A research group in Trinity College has already come up with a compound ready for testing in humans as an anti-cancer agent. Meanwhile, in NUI Galway, there is a lot of early work being done on stem cells, which have the potential to evolve into anti-cancer therapies.

“The new clinical research units in Galway and Dublin give us the physical space, staffing and infrastructure,” says Prof Giles.

“Most importantly, they create a culture of clinical research and development. Many Irish doctors who practice abroad help people in Ireland to gain access to care outside the country, particularly in very difficult-to-treat cancers. This is something we hope to reverse very quickly.” Instead, people would be coming to Ireland to access cutting-edge treatments.

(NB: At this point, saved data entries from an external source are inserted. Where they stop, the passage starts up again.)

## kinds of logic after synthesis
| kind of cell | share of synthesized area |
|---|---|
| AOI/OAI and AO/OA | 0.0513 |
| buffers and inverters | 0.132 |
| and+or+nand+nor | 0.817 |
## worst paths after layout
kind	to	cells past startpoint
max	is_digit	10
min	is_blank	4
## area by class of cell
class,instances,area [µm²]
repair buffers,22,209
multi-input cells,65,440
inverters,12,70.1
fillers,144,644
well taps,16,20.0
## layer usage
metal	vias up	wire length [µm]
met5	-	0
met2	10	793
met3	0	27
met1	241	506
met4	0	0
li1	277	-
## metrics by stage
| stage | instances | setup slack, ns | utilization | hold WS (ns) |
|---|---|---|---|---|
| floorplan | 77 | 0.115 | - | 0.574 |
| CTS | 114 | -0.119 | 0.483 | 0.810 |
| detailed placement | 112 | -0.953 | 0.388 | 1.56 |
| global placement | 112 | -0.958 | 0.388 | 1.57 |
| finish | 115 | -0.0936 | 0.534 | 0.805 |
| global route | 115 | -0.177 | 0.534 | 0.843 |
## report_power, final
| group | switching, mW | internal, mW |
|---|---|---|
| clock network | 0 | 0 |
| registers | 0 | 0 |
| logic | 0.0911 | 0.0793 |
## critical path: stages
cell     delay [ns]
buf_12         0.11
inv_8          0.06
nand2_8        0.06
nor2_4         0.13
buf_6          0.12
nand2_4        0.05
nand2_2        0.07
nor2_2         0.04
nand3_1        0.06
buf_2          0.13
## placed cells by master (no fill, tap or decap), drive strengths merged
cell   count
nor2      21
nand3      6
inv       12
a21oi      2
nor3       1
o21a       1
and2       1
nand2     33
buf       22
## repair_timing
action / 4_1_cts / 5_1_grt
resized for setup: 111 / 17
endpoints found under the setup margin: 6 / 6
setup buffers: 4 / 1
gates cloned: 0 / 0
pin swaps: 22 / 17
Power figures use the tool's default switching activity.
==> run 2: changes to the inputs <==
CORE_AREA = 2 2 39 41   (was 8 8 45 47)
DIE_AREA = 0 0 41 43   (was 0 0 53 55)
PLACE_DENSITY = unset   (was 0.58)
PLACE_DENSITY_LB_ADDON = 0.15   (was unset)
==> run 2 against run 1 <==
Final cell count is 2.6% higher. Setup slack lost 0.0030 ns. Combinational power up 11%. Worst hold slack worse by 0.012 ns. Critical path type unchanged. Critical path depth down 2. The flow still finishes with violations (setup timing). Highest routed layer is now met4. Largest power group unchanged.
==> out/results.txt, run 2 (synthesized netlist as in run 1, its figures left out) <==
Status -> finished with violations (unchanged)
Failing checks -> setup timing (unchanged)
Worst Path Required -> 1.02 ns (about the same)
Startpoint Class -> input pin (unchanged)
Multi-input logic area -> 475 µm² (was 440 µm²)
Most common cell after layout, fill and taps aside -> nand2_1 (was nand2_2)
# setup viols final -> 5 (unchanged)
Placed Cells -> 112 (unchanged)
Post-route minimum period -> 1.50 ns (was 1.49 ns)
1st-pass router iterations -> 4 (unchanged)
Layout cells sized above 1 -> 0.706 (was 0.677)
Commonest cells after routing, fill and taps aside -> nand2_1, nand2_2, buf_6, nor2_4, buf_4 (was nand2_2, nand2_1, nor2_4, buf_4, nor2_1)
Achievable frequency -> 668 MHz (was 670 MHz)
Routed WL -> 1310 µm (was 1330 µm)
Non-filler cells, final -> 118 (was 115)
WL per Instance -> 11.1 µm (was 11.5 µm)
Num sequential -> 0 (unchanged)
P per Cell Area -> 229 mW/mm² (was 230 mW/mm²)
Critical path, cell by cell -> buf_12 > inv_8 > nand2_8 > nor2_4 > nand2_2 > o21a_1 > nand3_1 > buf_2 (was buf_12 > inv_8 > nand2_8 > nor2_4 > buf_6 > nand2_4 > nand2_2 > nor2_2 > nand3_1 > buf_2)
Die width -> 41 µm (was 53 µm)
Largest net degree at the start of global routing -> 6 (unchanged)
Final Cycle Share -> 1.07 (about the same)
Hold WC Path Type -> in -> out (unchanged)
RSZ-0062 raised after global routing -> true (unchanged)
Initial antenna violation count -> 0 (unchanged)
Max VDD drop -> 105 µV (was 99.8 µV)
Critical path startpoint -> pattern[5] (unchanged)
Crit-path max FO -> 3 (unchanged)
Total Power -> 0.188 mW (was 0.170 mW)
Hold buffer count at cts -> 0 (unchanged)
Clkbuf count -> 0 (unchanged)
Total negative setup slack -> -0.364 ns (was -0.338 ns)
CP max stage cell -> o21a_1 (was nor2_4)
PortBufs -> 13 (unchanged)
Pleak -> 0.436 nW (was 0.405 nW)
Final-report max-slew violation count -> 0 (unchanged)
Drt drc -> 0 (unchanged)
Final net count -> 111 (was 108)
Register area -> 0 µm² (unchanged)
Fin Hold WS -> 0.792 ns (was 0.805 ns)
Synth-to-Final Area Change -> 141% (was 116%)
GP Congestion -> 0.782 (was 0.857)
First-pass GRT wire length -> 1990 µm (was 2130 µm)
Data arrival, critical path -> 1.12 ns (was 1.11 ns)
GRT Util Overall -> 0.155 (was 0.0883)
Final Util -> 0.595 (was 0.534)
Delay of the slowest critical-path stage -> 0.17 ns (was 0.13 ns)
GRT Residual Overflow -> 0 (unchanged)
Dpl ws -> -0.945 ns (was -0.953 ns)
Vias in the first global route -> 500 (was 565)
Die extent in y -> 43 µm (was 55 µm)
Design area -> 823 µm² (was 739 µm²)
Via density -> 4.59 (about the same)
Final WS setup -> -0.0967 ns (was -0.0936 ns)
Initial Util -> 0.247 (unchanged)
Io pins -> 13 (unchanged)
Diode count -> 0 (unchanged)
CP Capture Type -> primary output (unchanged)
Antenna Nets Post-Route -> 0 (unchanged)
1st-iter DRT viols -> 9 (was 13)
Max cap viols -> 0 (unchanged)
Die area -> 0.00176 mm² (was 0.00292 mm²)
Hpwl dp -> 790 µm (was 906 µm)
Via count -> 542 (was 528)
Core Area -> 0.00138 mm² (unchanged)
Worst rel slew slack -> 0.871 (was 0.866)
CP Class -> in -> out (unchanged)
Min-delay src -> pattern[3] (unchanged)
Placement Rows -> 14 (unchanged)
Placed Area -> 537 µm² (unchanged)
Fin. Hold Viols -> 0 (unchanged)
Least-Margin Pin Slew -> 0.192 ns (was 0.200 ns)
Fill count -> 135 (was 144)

Next month, a landmark phase-one trial into a first generation anti-cancer drug is due to begin at the cancer research unit in Galway under Prof Michael O’Dwyer, with plans to expand it to Trinity College and beyond.

Prof Giles is particularly excited at the opening, as it is the first trial of its kind in Ireland. It will focus firstly on leukaemia, but is also likely to be applicable to a large number of solid tumours.

So, why did Prof Giles choose to return to an Ireland in recession after so many years of successful research and practice in the US?

“A lot of people I have a lot of respect for have been coming home quietly over the past few years, so there is now a critical mass of talent in Ireland,” he says.

“Scientists from Ireland are doing well all over the world. My hope is that, over the next decade, we can create an environment they feel they can come home to – not just as a personal decision but because it is academically attractive for them.

“They are working in places that are inevitably much more highly-resourced than Ireland, particularly the US. However, by further integrating ourselves into pan-European research collaborations, I firmly believe we can overcome the fact that resources here are more limited.”